Шрифт:
Интервал:
Закладка:
Принстонцы принимают Принстон за данность и чураются всякой попытки его анализировать. Еще в 1899 году Джесс Линч Уильямс был предан анафеме за то, что заявил: принстонское вино дарует золотые минуты.[102] Если какому принстонцу приходила мысль объявить во всеуслышанье, что его альма-матер есть истинный цвет американской демократии, а также величайший и неподражаемый образец идеального поведения и успеха, он ехал для этого в Йель. Туда уже уехали его брат и многие его одноклассники. Он же из чувства протеста выбрал Принстон, потому что в семнадцать лет почувствовал, что фурии, подстегивающие американскую молодежь, что-то уж слишком распоясались. Его потянуло в место поспокойнее, поскромнее, попроще. Он чувствует, что уже вступил в надрывное соревнование, которое приведет его аж в сам Нью-Хейвен[103] и выбросит в расхристанном виде прямо в большой мир. Набор медалек, которыми награждают победителя каждого забега, конечно, греет душу, но наш герой взыскует благих пастбищ и той минуты, когда можно будет вдохнуть поглубже и осмыслить окружающее, прежде чем вступить в борения американской жизни. В Принстоне он обнаруживает других таких же и, соответственно, заражается принстонским презрительным и несколько саркастическим отношением к Йелю.

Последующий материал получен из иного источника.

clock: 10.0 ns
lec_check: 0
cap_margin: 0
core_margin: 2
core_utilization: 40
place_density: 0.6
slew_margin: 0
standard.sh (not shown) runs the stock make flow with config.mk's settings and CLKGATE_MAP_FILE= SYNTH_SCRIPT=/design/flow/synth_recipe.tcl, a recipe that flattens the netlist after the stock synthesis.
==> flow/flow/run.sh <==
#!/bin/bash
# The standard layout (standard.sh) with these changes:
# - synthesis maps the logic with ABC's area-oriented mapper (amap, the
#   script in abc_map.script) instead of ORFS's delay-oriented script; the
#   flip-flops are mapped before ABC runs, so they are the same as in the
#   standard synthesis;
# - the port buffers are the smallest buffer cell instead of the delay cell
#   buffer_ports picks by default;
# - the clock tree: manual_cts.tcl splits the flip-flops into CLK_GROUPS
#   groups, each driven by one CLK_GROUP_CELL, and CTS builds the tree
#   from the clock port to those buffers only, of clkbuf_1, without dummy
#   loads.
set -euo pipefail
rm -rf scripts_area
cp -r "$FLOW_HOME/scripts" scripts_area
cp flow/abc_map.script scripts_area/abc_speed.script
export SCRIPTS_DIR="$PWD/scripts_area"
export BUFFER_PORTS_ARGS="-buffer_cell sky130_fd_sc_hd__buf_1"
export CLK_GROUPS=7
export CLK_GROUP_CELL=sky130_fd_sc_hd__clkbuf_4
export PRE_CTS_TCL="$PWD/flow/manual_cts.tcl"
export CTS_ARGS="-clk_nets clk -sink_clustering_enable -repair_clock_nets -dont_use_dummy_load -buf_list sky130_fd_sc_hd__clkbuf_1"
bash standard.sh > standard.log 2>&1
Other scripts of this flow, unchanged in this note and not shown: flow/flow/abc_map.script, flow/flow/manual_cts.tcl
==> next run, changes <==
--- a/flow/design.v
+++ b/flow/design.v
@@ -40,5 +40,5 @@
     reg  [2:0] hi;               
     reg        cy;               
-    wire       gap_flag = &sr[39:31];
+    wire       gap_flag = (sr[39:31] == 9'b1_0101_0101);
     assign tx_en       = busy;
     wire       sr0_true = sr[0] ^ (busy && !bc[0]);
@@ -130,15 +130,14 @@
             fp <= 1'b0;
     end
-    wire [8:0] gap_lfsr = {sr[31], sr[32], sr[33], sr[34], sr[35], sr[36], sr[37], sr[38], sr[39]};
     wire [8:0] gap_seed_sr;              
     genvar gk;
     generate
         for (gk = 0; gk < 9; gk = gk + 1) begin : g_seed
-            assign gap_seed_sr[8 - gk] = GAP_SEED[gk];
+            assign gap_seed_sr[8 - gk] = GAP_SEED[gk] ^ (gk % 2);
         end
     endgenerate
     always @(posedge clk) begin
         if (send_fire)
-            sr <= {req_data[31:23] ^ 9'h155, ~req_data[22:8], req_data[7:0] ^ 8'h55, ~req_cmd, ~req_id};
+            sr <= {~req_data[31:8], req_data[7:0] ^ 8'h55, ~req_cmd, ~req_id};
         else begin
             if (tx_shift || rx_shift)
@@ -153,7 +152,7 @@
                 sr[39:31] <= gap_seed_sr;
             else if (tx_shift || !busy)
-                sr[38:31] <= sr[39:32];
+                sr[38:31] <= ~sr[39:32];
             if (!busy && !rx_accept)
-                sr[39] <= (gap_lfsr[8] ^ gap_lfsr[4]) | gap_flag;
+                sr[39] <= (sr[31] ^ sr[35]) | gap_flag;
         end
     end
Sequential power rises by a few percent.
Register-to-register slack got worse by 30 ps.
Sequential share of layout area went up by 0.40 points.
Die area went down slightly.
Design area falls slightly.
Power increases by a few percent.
This design comes from an exercise in tuning for small area, a short achievable clock period and few clock cycles per item on the open sky130 flow, not from production work. The clock input has no modelled driver; a real chip could not lean on it and would need a root buffer or a full tree. Power figures rest on the tool's default switching activity, not on a simulated workload.

==> flow/design.v <==
module p286_tmds_ser (
    input  wire        clk,
    input  wire        rst,         
    input  wire        in_valid,
    output wire        in_ready,
    input  wire        in_ctl,      
    input  wire        in_hsync,    
    input  wire        in_vsync,    
    input  wire [23:0] in_rgb,      
    output wire        out_valid,
    output wire [5:0]  out_unit
);
    reg  [4:0] j_q;         
    reg        h_q;         
    reg        act_q;       
    reg        rdy_q;       
    reg        act1_q;      
    reg        ov_q;        
    reg        pix_q;       
    reg        m0_q;        
    reg        m9_q;        
    reg  [9:0] ring_q [0:2];
    reg  [2:0] inv_q;
    reg  [2:0] o_q;
    wire i0   = !j_q[4] && !j_q[0];
        wire i9   =  j_q[4] && !j_q[3];
    wire i89  =  j_q[4] && !j_q[2];
    wire k354 = (j_q[2] && !j_q[3]) || (j_q[4] && j_q[0]) || (j_q[2] && !j_q[1]) || i9 || i0;
    wire t0     = !h_q && i0;
    wire t19    =  h_q && i9;
    wire pass1  = !h_q ? !i0 : i0;              
    wire mid    = pix_q && !h_q && !i0 && !i9;  
    wire t10p   = h_q && i0;                     
    wire pixs   = pix_q && !t0;                  
    wire krg    = t0 || (!pix_q && k354);
    wire kb     = t0 || (!pix_q && (k354 ^ (i0 ? m9_q : m0_q)));
    wire accept = in_valid && rdy_q;
    wire idle_n = !accept && rdy_q;                
    always @(posedge clk) begin
        if (rst || idle_n) begin
            j_q <= 5'b10000;
            h_q <= 1'b1;
        end else begin
            j_q <= {j_q[3:0], !j_q[4]};
            h_q <= h_q ^ i9;
        end
        if (rst) begin
            act_q  <= 1'b0;
            rdy_q  <= 1'b1;
            act1_q <= 1'b0;
            ov_q   <= 1'b0;
        end else begin
            act_q  <= accept || (act_q && !t19);
            rdy_q  <= !accept && (!act_q || (h_q && i89));
            act1_q <= act_q;
            ov_q   <= act1_q;
        end
        if (rdy_q) begin
            pix_q <= !in_ctl;
            m0_q  <= !in_hsync;
            m9_q  <= in_hsync ^ in_vsync;
        end
    end
    genvar c;
    generate
        for (c = 0; c < 3; c = c + 1) begin : ch
            wire [9:0] r = ring_q[c];
            wire [7:0] din = in_rgb[8*c +: 8];
            wire a1 = r[2], a2 = r[3], a3 = r[4], a4 = r[5], a5 = r[6], a6 = r[7], a7 = r[8];
            wire p12 = a1 & a2, p34 = a3 & a4, o12 = a1 | a2, o34 = a3 | a4;
            wire ge1a = o12 | o34;
            wire ge2a = p12 | p34 | (o12 & o34);
            wire ge3a = (p12 & o34) | (p34 & o12);
            wire ge4a = p12 & p34;
            wire ge1b = a5 | a6 | a7;
            wire ge2b = (a5 & a6) | (a5 & a7) | (a6 & a7);
            wire ge3b = a5 & a6 & a7;
            wire maj = ge4a | (ge3a & ge1b) | (ge2a & ge2b) | (ge1a & ge3b);
            wire inv = inv_q[c];
            wire y   = (mid && (r[9] ^ r[0])) || t10p;
            wire fb  = (pixs && (y ^ inv)) || ((c == 0) ? kb : krg);
            always @(posedge clk) begin
                if (rdy_q)
                    ring_q[c] <= {fb, din, r[1]};
                else
                    ring_q[c] <= {fb, r[9:1]};
                if (!pass1)
                    inv_q[c] <= maj;
                o_q[c] <= pass1 ? (fb ^ pix_q) : r[0];
            end
        end
    endgenerate
    assign in_ready  = rdy_q;
    assign out_valid = ov_q;
    assign out_unit  = {~o_q[2], o_q[2], ~o_q[1], o_q[1], ~o_q[0], o_q[0]};
endmodule
==> flow/config.mk <==
export PLATFORM = sky130hd
export DESIGN_NAME = p286_tmds_ser
export DESIGN_NICKNAME = p286_tmds_ser
export VERILOG_FILES = /design/flow/design.v
export SDC_FILE = /design/flow/constraint.sdc
export NUM_CORES = 4
export LEC_CHECK = 0
export ABC_AREA = 1
export CAP_MARGIN = 20
export CORE_MARGIN = 2
export CORE_UTILIZATION = 40
export SETUP_SLACK_MARGIN = 3.2
export SLEW_MARGIN = 20
==> flow/constraint.sdc <==
create_clock -name core_clock -period 5.0 [get_ports {clk}]
set_input_delay 1.0000 -clock core_clock [delete_from_list [all_inputs] [get_ports {clk}]]
set_output_delay 1.0000 -clock core_clock [all_outputs]
set_load 0.01 [all_outputs]
standard.sh (not shown) runs the stock make flow with config.mk's settings and CLKGATE_MAP_FILE= SYNTH_SCRIPT=/design/flow/synth_recipe.tcl, a recipe that flattens the netlist after the stock synthesis.
==> flow/flow/run.sh <==
#!/bin/bash
export BUFFER_PORTS_ARGS="-buffer_cell sky130_fd_sc_hd__buf_1"
export CTS_ARGS="-sink_clustering_enable -repair_clock_nets -root_buf sky130_fd_sc_hd__clkbuf_8 -buf_list sky130_fd_sc_hd__clkbuf_8 -dont_use_dummy_load"
export POST_CTS_TCL="$PWD/flow/drop_root.tcl"
bash standard.sh > standard.log 2>&1
==> flow/flow/drop_root.tcl <==
set block [ord::get_db_block]
set port_net [$block findNet clk]
set root ""
set nroot 0
foreach it [$port_net getITerms] { set root [$it getInst]; incr nroot }
if {$nroot != 1} { puts "drop_root: clock port drives $nroot pins, tree kept"; return }
set root_out ""
foreach it [$root getITerms] {
  if {[[$it getMTerm] getIoType] eq "OUTPUT"} { set root_out [$it getNet] }
}
set loads {}
set ok 1
foreach it [$root_out getITerms] {
  if {[$it getInst] eq $root} continue
  if {![string match "sky130_fd_sc_hd__clkbuf_*" [[[$it getInst] getMaster] getName]]} { set ok 0 }
  lappend loads $it
}
if {!$ok || [llength $loads] > 4} { puts "drop_root: root drives [llength $loads] pins, tree kept"; return }
puts "drop_root: removing [$root getName], port drives [llength $loads] buffers"
foreach it $loads { $it disconnect; $it connect $port_net }
foreach it [$root getITerms] { $it disconnect }
odb::dbInst_destroy $root
odb::dbNet_destroy $root_out
estimate_parasitics -placement
report_checks -path_delay max -format end
==> next run, changes <==
--- a/flow/design.v
+++ b/flow/design.v
@@ -18,9 +18,9 @@
     reg        ov_q;        
     reg        pix_q;       
+    reg        pix2_q;      
     reg        m0_q;        
     reg        m9_q;        
     reg  [9:0] ring_q [0:2];
     reg  [2:0] inv_q;
-    reg  [2:0] o_q;
     wire i0   = !j_q[4] && !j_q[0];
         wire i9   =  j_q[4] && !j_q[3];
@@ -29,10 +29,7 @@
     wire t0     = !h_q && i0;
     wire t19    =  h_q && i9;
-    wire pass1  = !h_q ? !i0 : i0;              
     wire mid    = pix_q && !h_q && !i0 && !i9;  
-    wire t10p   = h_q && i0;                     
-    wire pixs   = pix_q && !t0;                  
-    wire krg    = t0 || (!pix_q && k354);
-    wire kb     = t0 || (!pix_q && (k354 ^ (i0 ? m9_q : m0_q)));
+    wire t1     = !h_q && j_q[0] && !j_q[1];
+    wire rot    = h_q ? !i0 : i0;               
     wire accept = in_valid && rdy_q;
     wire idle_n = !accept && rdy_q;                
@@ -56,4 +53,5 @@
             ov_q   <= act1_q;
         end
+        pix2_q <= pix_q;
         if (rdy_q) begin
             pix_q <= !in_ctl;
@@ -78,6 +76,8 @@
             wire maj = ge4a | (ge3a & ge1b) | (ge2a & ge2b) | (ge1a & ge3b);
             wire inv = inv_q[c];
-            wire y   = (mid && (r[9] ^ r[0])) || t10p;
-            wire fb  = (pixs && (y ^ inv)) || ((c == 0) ? kb : krg);
+            wire x   = (r[9] && !t1) ^ r[0] ^ inv;
+            wire mk  = (c == 0) ? (i0 ? m9_q : m0_q) : 1'b0;
+            wire k   = pix_q ? (i9 ? !inv : inv) : (k354 ^ mk);
+            wire fb  = rot ? (r[0] ^ pix2_q) : mid ? x : k;
             always @(posedge clk) begin
                 if (rdy_q)
@@ -85,7 +85,6 @@
                 else
                     ring_q[c] <= {fb, r[9:1]};
-                if (!pass1)
+                if (rot)
                     inv_q[c] <= maj;
-                o_q[c] <= pass1 ? (fb ^ pix_q) : r[0];
             end
         end
@@ -93,4 +92,4 @@
     assign in_ready  = rdy_q;
     assign out_valid = ov_q;
-    assign out_unit  = {~o_q[2], o_q[2], ~o_q[1], o_q[1], ~o_q[0], o_q[0]};
+    assign out_unit  = {~ring_q[2][9], ring_q[2][9], ~ring_q[1][9], ring_q[1][9], ~ring_q[0][9], ring_q[0][9]};
 endmodule
Wire length goes up by 11%.
Worst hold slack is better by 17 ps.
Worst setup slack degrades by 64 ps.
Design area is higher by 0.75%.
Sequential power went down by about 3%.
Area after synthesis falls by 2.5%.
First-iteration DRC count went up by 33%.
Function was not checked in any run of this note: the RTL went through the layout flow alone.

-- static timing again, ports no longer ideal --
Ports are ideal in the flow. The routed layouts listed here were re-timed in OpenROAD.
Step 1 (the two cells are an assumption about what drives the block):
set clk [get_ports {clk}]
set_driving_cell -lib_cell sky130_fd_sc_hd__clkbuf_16 $clk
set_driving_cell -lib_cell sky130_fd_sc_hd__buf_2 [delete_from_list [all_inputs] $clk]
Step 2 moves the port delays by t, midway between the first and last clock arrival at a register: inputs arrive t later, outputs are due t later. That takes back most of the time a late clock gives input paths.
Slacks: ideal / step 1 / step 2; pairs: ideal / step 1.
| run | shift t [ns] | setup WS [ns] | hold slack, ns | worst slew at a driven data input, ns |
|---|---|---|---|---|
| the first run | 0.193 | 3.376 / 3.322 / 3.254 | 0.307 / 0.307 / 0.307 | 0.03 |
| the second run | 0.187 | 3.312 / 3.261 / 3.241 | 0.325 / 0.325 / 0.325 | 0.03 |
After both steps every run listed still meets setup and hold. For the first run, which loses most, drivers alone change the setup slack by -0.054 ns; drivers and shift together by -0.122 ns.
Context: an optimization exercise on an open-source flow, tuned for small area, a short achievable clock period and few clock cycles per item. The choices shown serve that exercise and are no tape-out recipe. RTL that was checked went through simulation tests only; none was proved equivalent to the original. Power is estimated from default activity; no workload was simulated.

## ats_sensor_scan
module ats_sensor_scan (
    input  wire        clk,
    input  wire        rst,           
    input  wire        start,         
    input  wire [15:0] now,           
    input  wire [7:0]  max_temp,      
    input  wire [7:0]  dis_temp,      
    output reg         ready,
    output reg  [7:0]  adc_en,        
    input  wire [15:0] adc_raw,       
    output reg         done,          
    output wire [63:0] readings,      
    output reg  [7:0]  max_reading,
    output reg         overheat
);
==> flow/config.mk <==
export PLATFORM = sky130hd
export DESIGN_NAME = ats_sensor_scan
export DESIGN_NICKNAME = ats_sensor_scan
export VERILOG_FILES = /design/flow/design.v
export SDC_FILE = /design/flow/constraint.sdc
export NUM_CORES = 4
export LEC_CHECK = 0
export CAP_MARGIN = 30
export CORE_MARGIN = 2
export CORE_UTILIZATION = 50
export CTS_CLUSTER_DIAMETER = 120
export CTS_CLUSTER_SIZE = 24
export SLEW_MARGIN = 20
==> flow/constraint.sdc <==
create_clock -name core_clock -period 17.0 [get_ports {clk}]
set_input_delay 3.4000 -clock core_clock [delete_from_list [all_inputs] [get_ports {clk}]]
set_output_delay 3.4000 -clock core_clock [all_outputs]
set_load 0.01 [all_outputs]
standard.sh (not shown) runs the stock make flow with config.mk's settings and CLKGATE_MAP_FILE= SYNTH_SCRIPT=/design/flow/synth_recipe.tcl, a recipe that flattens the netlist after the stock synthesis.
==> flow/flow/run.sh <==
#!/bin/bash
# Own flow: the standard layout (standard.sh, unchanged synthesis), with
#  - the port buffers made of plain buffers.
# The whole make output goes to flow.log in the work folder; ORFS keeps each
# step's own log under orfs/logs/.
set -euo pipefail
export SETUP_SLACK_MARGIN="${SETUP_SLACK_MARGIN_OWN:-12}"
export TNS_END_PERCENT=100
export BUFFER_PORTS_ARGS="-buffer_cell sky130_fd_sc_hd__buf_2"
bash standard.sh > flow.log 2>&1
Rerun with:
--- a/flow/design.v
+++ b/flow/design.v
@@ -5200,34 +5200,33 @@
     wire rq_lt_lo = sgt8(lo_q, r_q);
     reg  any_gt_hi, all_lt_lo;    
     wire hi_en    = (hi_q != LIMIT_DISABLED);
     wire lo_en    = (lo_q != LIMIT_DISABLED);
     wire raise_req = hi_en & (any_gt_hi | rq_gt_hi);
     wire lower_req = lo_en & all_lt_lo & rq_lt_lo;
     wire g_expired = (diff >= TIMEOUT);
     always @(posedge clk) begin
         if (cnt == 4'd3 || rq_gt_m)
             max_reading <= r_q;
-        if (cnt == 4'd10 && !lower_req && raise_req && !overheat && !g_pend)
-            g_since <= now_q;
         any_gt_hi <= (cnt != 4'd3 && any_gt_hi) | rq_gt_hi;
         all_lt_lo <= (cnt == 4'd3 || all_lt_lo) & rq_lt_lo;
         if (rst) begin
             overheat <= 1'b0;
             g_pend   <= 1'b0;
         end else if (cnt == 4'd10) begin
             if (lower_req) begin
                 overheat <= 1'b0;
                 g_pend   <= 1'b0;
             end else if (raise_req) begin
                 if (overheat) begin
                     g_pend <= 1'b0;
                 end else if (g_pend && g_expired) begin
                     overheat <= 1'b1;
                     g_pend   <= 1'b0;
                 end else if (!g_pend) begin
                     g_pend  <= 1'b1;
+                    g_since <= now_q;
                 end
             end
         end
     end
 endmodule
=> The changed run went through all stages and came out clean. Via count falls by 1.6%. Area after synthesis falls by 2.7%. Design area falls by 2.7%. Hold slack improved by 0.0072 ns. Power falls by 1.8%. Global-route usage is about the same. Sequential cell count is unchanged. Routed wire length falls by 4.8%.
Testbench counts after the change, summed over its fixed seeds: cycles 35,208, scans 3,200.
No functional check of the RTL was part of the first run of this note.

---

the previous run:
RTL: one of the versions met above, not the one the previous note started from.
Size: ~14000 um^2 of cells after synthesis.
Design ats_sensor_scan, start of the top module:
module ats_sensor_scan (
    input  wire        clk,
    input  wire        rst,           
    input  wire        start,         
    input  wire [15:0] now,           
    input  wire [7:0]  max_temp,      
    input  wire [7:0]  dis_temp,      
    output reg         ready,
    output reg  [7:0]  adc_en,        
    input  wire [15:0] adc_raw,       
    output reg         done,          
    output wire [63:0] readings,      
    output reg  [7:0]  max_reading,
    output reg         overheat
);
clock: 17.0 ns
lec_check: 0
cap_margin: 30
core_margin: 2
core_utilization: 40
cts_cluster_diameter: 120
cts_cluster_size: 24
slew_margin: 20
Scripts as last shown in full above: flow/flow/run.sh
Testbench counts of the previous run, summed over its fixed seeds: cycles 35,208, scans 3,200.
Edits applied to the flow inputs when going from the previous run to the current run:
diff --git a/flow/design.v b/flow/design.v
--- a/flow/design.v
+++ b/flow/design.v
@@ -1,18 +1,18 @@
 module ats_sensor_scan (
     input  wire        clk,
     input  wire        rst,           
     input  wire        start,         
     input  wire [15:0] now,           
     input  wire [7:0]  max_temp,      
     input  wire [7:0]  dis_temp,      
     output reg         ready,
-    output reg  [7:0]  adc_en,        
+    output wire [7:0]  adc_en,        
     input  wire [15:0] adc_raw,       
     output reg         done,          
     output wire [63:0] readings,      
     output reg  [7:0]  max_reading,
     output reg         overheat
 );
     localparam [15:0] DC_THRESHOLD = 16'd1000;
     localparam [15:0] SC_THRESHOLD = 16'd64000;
     localparam [15:0] TIMEOUT      = 16'd100;     
@@ -28,19 +28,20 @@
     reg        ld;                
     wire accept = start & ready;
     reg  [3:0] cnt_n;
     always @(*) begin
         if (accept)               cnt_n = 4'd1;
         else if (cnt == 4'd11)    cnt_n = 4'd0;
         else if (cnt != 4'd0)     cnt_n = cnt + 4'd1;
         else                      cnt_n = 4'd0;
     end
-    wire [7:0] chan_rd = {chan[5:0], chan[7:6]};    
+    reg        rd_act;            
+    assign adc_en = {8{rd_act}} & {chan[6:0], chan[7]};
     reg [15:0] now_q;             
     reg [15:0] t_prev;            
     reg        g_pend;            
     reg [15:0] g_since;
     reg [7:0]  hi_q, lo_q;
     reg [15:0] raw_q;
     always @(posedge clk) begin
         raw_q <= adc_raw;
         if (ld) begin
@@ -48,30 +49,30 @@
             hi_q   <= max_temp;
             lo_q   <= dis_temp;
         end
         if (cnt == 4'd10)
             t_prev <= now_q;
         if (rst) begin
             cnt    <= 4'd0;
             ready  <= 1'b1;
             ld     <= 1'b1;
-            adc_en <= 8'd0;
+            rd_act <= 1'b0;
             proc   <= 1'b0;
             done   <= 1'b0;
             chan   <= 8'd1;
             wr     <= 1'b0;
             fresh  <= 1'b1;
         end else begin
             cnt    <= cnt_n;
             ready  <= ~accept & (ready | (cnt == 4'd10));
             ld     <= (cnt_n == 4'd0) | (cnt_n == 4'd11);
-            adc_en <= (accept | (cnt != 4'd0 && cnt < 4'd8)) ? chan_rd : 8'd0;
-            proc   <= (adc_en != 8'd0);
+            rd_act <= accept | (cnt != 4'd0 && cnt < 4'd8);
+            proc   <= rd_act;
             done   <= (cnt == 4'd10);
             chan   <= {chan[6:0], chan[7]};
             wr     <= proc;
             if (done) fresh <= 1'b0;
         end
     end
     reg [7:0]  rd [0:7];
     reg        r_pdc   [0:7];
     reg        r_psc   [0:7];
@@ -5201,32 +5202,33 @@
     reg  any_gt_hi, all_lt_lo;    
     wire hi_en    = (hi_q != LIMIT_DISABLED);
     wire lo_en    = (lo_q != LIMIT_DISABLED);
     wire raise_req = hi_en & (any_gt_hi | rq_gt_hi);
     wire lower_req = lo_en & all_lt_lo & rq_lt_lo;
     wire g_expired = (diff >= TIMEOUT);
     always @(posedge clk) begin
         if (cnt == 4'd3 || rq_gt_m)
             max_reading <= r_q;
+        if (cnt == 4'd10 && !lower_req && raise_req && !overheat && !g_pend)
+            g_since <= now_q;
         any_gt_hi <= (cnt != 4'd3 && any_gt_hi) | rq_gt_hi;
         all_lt_lo <= (cnt == 4'd3 || all_lt_lo) & rq_lt_lo;
         if (rst) begin
             overheat <= 1'b0;
             g_pend   <= 1'b0;
         end else if (cnt == 4'd10) begin
             if (lower_req) begin
                 overheat <= 1'b0;
                 g_pend   <= 1'b0;
             end else if (raise_req) begin
                 if (overheat) begin
                     g_pend <= 1'b0;
                 end else if (g_pend && g_expired) begin
                     overheat <= 1'b1;
                     g_pend   <= 1'b0;
                 end else if (!g_pend) begin
                     g_pend  <= 1'b1;
-                    g_since <= now_q;
                 end
             end
         end
     end
 endmodule
## What came out
Final cell count shrinks by a few percent when moving from the previous run to the current run.
Slowest library cell on the worst path = dfxtp_1: the current run; slowest library cell on the worst path = or3_1: the previous run
In the current run, area added between synthesis and finish is higher than in the previous run.
Diff the previous run -> the current run: area of the placeable core shows a reduction of 2.9%, total power density per cell area shows a reduction of 4.5%.
Looking at final net count, the current run sits below the previous run.
Diff the previous run -> the current run: final wirelength saw a decrease; total leakage power fell by 0.053 nW.
On fmax, the higher figure sits with the previous run, not the current run.
Only the layout flow was run in the current run; the RTL was not checked for function there.

## re-timing with driven ports
Ports are ideal in the flow. The routed layouts listed here were re-timed in OpenROAD.
Step 1 assumes that a clkbuf_16 drives the clock port and a buf_2 every other input.
Step 2, shift: input delay + t, output delay - t, t = (earliest + latest rising clock arrival at the registers) / 2. This alone moves slack from input paths to output paths.
Three values: no drivers, after step 1, after step 2; two values: the first two.
| run | t (ns) | setup slack, ns | clock arrival spread, ns | pins driven straight from the clock port |
|---|---|---|---|---|
| the first run of note 1 | 0.568 | 12.427 / 12.405 / 12.390 | 0.036 / 0.036 | 1 |
| the second run of note 1 | 0.548 | 12.368 / 12.398 / 11.850 | 0.028 / 0.028 | 1 |
| the previous run | 0.559 | 12.393 / 12.409 / 11.849 | 0.015 / 0.015 | 1 |
| the current run | 0.555 | 12.101 / 12.047 / 12.507 | 0.031 / 0.031 | 1 |
After both steps every run listed still meets setup and hold. For the previous run, which loses most, drivers alone change the setup slack by +0.016 ns; drivers and shift together by -0.544 ns.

Гарварда для Принстона, по сути, и вовсе не существует. Гарвардцы для него – «бостонцы с нарочитым прононсом» или «этот недоделанный Исаак, которому непонятно с какой радости выдали стипендию». Всех спортсменов, какие в Гарварде есть, для Гарварда нанимают «Ли, Хиггинсон и компания»[104], но, сколько ни трудись на благо Гарварда, в «Муху» или «Порцеллиан» тебя примут только в том случае, если ты учился в Гротоне или Святом Марке[105]. Подобные представления утешительны, пусть и далеки от истины, поскольку Кембридж очень далек – во всех смыслах этого слова. Гарвард представляет из себя набор спорадических отношений, то приязненных, то враждебных, – вот и все.
Принстон расположен в равнинной части Нью-Джерси, он восстает, подобно зеленому фениксу, из одного из самых уродливых ландшафтов в мире. Всего в нескольких милях к югу пыхтит и потеет угрюмый Трентон; к северу находятся Элизабет, железнодорожная ветка Эри и трущобные пригороды Нью-Йорка; к западу – унылые окрестности верхнего течения реки Делавэр. Но сам Принстон опоясан защитным кольцом тишины – здесь чистенькие коровники, огромные поместья с павлинами и оленьими парками, симпатичные фермы и леса, которые мы промерили шагами и нанесли на карту весной 1917 года, когда готовились воевать. Суета Восточного побережья уже отброшена, когда маленький поезд-подкидыш со знакомым дребезгом отъезжает от узловой станции. Два высоких шпиля, а потом вокруг внезапно возникает самая прелестная и беспорядочная россыпь неоготической архитектуры во всей Америке[106] – одна зубчатая стена цепляется за другую, один свод за другой, все это перерезано арками и увито виноградом, все это раскинулось причудливо и вольготно на двух квадратных милях зеленой травы. Здесь нет монотонности, нет чувства, что все это построено вчера по причуде новоявленного миллионера; Нассау-Холлу было уже целых двадцать лет, когда в стены его ударили пули гессенцев.[107]
Альфред Нойес сравнил Принстон с Оксфордом.[108] С моей точки зрения, в них нет ни малейшего сходства. Принстон – худощавее и свежее, он не столь глубок и более уклончив. При всем своем богатом прошлом Нассау-Холл невзыскателен и неприукрашен – это не мать, которая выносила своих сыновей и хранит на теле шрамы от родов, но терпеливая старая нянька, ворчливая и любящая, воспитательница чужих детей, которые, будучи американцами, не станут своими нигде на свете.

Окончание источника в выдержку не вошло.